──────── LISTED RECORDS
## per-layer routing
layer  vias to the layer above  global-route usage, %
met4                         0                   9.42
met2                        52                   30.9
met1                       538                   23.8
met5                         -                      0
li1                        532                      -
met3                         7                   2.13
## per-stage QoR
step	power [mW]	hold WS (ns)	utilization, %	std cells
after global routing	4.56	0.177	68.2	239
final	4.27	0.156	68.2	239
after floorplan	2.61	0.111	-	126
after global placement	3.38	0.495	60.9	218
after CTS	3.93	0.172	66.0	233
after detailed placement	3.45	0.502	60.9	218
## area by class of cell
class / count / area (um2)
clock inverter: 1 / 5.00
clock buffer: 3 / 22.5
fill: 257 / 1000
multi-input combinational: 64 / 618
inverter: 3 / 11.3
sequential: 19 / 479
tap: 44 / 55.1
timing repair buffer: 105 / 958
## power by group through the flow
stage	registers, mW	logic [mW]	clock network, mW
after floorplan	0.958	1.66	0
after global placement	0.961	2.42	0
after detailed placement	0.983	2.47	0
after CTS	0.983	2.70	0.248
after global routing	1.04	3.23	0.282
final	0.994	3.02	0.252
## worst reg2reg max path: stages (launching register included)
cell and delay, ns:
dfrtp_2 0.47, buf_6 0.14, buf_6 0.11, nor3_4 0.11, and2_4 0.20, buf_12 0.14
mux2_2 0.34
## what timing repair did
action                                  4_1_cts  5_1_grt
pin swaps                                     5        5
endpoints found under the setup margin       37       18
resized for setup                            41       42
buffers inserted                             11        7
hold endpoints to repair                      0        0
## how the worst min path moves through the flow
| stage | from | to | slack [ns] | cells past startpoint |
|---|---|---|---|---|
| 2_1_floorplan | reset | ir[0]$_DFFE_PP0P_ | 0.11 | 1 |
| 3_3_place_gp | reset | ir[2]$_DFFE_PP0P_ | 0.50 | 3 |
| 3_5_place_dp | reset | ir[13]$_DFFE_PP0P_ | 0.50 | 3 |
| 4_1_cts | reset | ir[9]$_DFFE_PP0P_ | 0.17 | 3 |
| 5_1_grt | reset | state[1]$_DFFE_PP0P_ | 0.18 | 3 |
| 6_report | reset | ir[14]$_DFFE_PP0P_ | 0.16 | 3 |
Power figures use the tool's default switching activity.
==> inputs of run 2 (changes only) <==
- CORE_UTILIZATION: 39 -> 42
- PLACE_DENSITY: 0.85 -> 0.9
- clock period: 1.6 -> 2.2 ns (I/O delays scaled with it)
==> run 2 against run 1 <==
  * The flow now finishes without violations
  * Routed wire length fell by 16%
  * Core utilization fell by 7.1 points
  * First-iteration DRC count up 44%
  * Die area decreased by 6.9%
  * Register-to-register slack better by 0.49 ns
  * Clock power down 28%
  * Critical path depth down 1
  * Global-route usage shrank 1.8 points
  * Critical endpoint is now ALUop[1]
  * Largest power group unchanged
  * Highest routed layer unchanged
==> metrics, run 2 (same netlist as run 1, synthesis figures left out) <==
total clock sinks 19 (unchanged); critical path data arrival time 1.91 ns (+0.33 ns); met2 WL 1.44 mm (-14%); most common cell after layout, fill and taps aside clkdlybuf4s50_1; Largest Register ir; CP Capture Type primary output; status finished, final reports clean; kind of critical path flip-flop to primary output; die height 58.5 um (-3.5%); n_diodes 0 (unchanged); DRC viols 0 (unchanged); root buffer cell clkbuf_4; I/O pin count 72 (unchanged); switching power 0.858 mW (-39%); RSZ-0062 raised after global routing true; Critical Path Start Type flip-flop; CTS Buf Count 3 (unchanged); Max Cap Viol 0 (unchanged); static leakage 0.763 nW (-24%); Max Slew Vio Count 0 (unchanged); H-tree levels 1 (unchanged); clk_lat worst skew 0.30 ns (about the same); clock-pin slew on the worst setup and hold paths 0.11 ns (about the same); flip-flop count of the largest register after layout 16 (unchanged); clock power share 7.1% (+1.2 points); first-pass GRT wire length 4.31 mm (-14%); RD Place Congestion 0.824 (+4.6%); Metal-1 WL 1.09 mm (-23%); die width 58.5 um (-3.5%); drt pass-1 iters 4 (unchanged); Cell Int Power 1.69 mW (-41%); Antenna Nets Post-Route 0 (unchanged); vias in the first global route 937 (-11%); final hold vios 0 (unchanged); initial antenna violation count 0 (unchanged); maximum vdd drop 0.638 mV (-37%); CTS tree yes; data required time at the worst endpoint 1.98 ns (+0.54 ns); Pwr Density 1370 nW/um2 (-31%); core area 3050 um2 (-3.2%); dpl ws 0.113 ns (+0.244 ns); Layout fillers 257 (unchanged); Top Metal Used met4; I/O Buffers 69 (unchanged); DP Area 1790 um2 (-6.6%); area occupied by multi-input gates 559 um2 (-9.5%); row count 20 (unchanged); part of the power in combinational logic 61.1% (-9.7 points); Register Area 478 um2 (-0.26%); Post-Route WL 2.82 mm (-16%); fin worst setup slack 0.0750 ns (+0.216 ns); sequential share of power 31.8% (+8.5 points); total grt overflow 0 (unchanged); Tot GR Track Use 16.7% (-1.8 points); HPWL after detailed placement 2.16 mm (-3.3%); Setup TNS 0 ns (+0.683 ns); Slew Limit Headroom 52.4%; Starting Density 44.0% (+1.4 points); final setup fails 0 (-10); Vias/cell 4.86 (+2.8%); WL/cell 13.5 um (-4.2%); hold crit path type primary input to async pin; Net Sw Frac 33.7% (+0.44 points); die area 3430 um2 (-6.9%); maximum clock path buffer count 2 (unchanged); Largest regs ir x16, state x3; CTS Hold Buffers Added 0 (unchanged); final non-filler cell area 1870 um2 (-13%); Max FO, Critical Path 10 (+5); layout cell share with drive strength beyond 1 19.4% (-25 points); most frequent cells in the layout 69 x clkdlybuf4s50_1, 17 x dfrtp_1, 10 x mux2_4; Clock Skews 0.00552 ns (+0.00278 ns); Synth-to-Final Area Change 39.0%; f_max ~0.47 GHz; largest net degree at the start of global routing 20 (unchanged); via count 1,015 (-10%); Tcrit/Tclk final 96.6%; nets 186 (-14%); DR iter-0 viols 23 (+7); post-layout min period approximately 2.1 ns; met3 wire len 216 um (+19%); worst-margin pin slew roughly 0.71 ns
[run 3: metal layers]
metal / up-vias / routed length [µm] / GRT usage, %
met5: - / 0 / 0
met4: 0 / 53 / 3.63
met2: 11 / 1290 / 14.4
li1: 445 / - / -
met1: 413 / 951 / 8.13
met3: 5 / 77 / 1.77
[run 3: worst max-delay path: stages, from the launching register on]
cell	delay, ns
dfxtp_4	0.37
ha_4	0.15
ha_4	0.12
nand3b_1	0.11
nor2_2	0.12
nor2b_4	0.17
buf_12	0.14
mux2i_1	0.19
`src/rtl/prog_loader.sv`:
```
// Boot loader: assembles a big-endian word stream into instruction memory,
// verifies an XOR checksum and releases the core only after a clean load.
module prog_loader #(
  parameter int ADDR_W = 10
) (
  input  logic              clk1,
  input  logic              reset,
  input  logic              in_valid,
  input  logic [7:0]        in_data,
  output logic              in_ready,
  input  logic              restart,
  output logic              mem_we,
  output logic [ADDR_W-1:0] mem_addr,
  output logic [31:0]       mem_wdata,
  output logic              cpu_run,
  output logic              load_done,
  output logic              load_err
);

  typedef enum logic [2:0] {
    HDR_HI,
    HDR_LO,
    DATA,
    CSUM,
    RUN,
    ERR
  } state_t;

  localparam logic [16:0] CAP = 17'(1) << ADDR_W;

  state_t state;
  state_t state_nx;

  logic [7:0]    n_hi;
  logic [15:0]   n_words;
  logic [1:0]    bcnt;
  logic [ADDR_W:0] widx;
  logic [7:0]    csum;
  logic [23:0]   asm_q;

  logic          take;
  logic [16:0]   n_hdr;
  logic [16:0]   widx_inc;
  logic [31:0]   word_nx;
  logic          last_byte;
  logic          last_word;
  logic          csum_ok;
  logic          clr;

  assign take      = in_valid && in_ready;
  assign n_hdr     = {1'b0, n_hi, in_data};
  assign widx_inc  = 17'(widx) + 17'd1;
  assign word_nx   = {asm_q, in_data};
  assign last_byte = bcnt == 2'd3;
  assign last_word = widx_inc == {1'b0, n_words};
  assign csum_ok   = in_data == csum;
  assign clr       = restart && (state == RUN || state == ERR);

  always_ff @(posedge clk1 or posedge reset) begin
    if (reset) begin
      state <= HDR_HI;
    end else begin
      state <= state_nx;
    end
  end

  always_comb begin
    state_nx = state;
    in_ready = 1'b0;
    cpu_run  = 1'b0;
    load_err = 1'b0;
    unique case (state)
      HDR_HI: begin
        in_ready = 1'b1;
        if (in_valid) state_nx = HDR_LO;
      end
      HDR_LO: begin
        in_ready = 1'b1;
        if (in_valid) begin
          if (n_hdr > CAP)          state_nx = ERR;
          else if (n_hdr == 17'd0)  state_nx = CSUM;
          else                      state_nx = DATA;
        end
      end
      DATA: begin
        in_ready = 1'b1;
        if (in_valid && last_byte && last_word) state_nx = CSUM;
      end
      CSUM: begin
        in_ready = 1'b1;
        if (in_valid) state_nx = csum_ok ? RUN : ERR;
      end
      RUN: begin
        cpu_run = 1'b1;
        if (restart) state_nx = HDR_HI;
      end
      ERR: begin
        load_err = 1'b1;
        if (restart) state_nx = HDR_HI;
      end
      default: state_nx = HDR_HI;
    endcase
  end

  always_ff @(posedge clk1 or posedge reset) begin
    if (reset) begin
      n_hi      <= '0;
      n_words   <= '0;
      bcnt      <= '0;
      widx      <= '0;
      csum      <= '0;
      asm_q     <= '0;
      mem_we    <= 1'b0;
      mem_addr  <= '0;
      mem_wdata <= '0;
      load_done <= 1'b0;
    end else begin
      mem_we    <= 1'b0;
      load_done <= 1'b0;
      if (clr) begin
        bcnt  <= '0;
        widx  <= '0;
        csum  <= '0;
        asm_q <= '0;
      end
      if (take) begin
        case (state)
          HDR_HI: n_hi <= in_data;
          HDR_LO: n_words <= {n_hi, in_data};
          DATA: begin
            asm_q <= word_nx[23:0];
            csum  <= csum ^ in_data;
            bcnt  <= bcnt + 2'd1;
            // word complete: present it to memory next cycle
            if (last_byte) begin
              mem_we    <= 1'b1;
              mem_addr  <= widx[ADDR_W-1:0];
              mem_wdata <= word_nx;
              widx      <= widx + 1'b1;
            end
          end
          CSUM: load_done <= csum_ok;
          default: ;
        endcase
      end
    end
  end

endmodule

```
────────────────
• _REQUIRED ACTION_
Lines holding the string "from": find them in the listing above and copy each one.

• _EXERCISE OUTPUT_
| stage | from | to | slack [ns] | cells past startpoint |
[run 3: worst max-delay path: stages, from the launching register on]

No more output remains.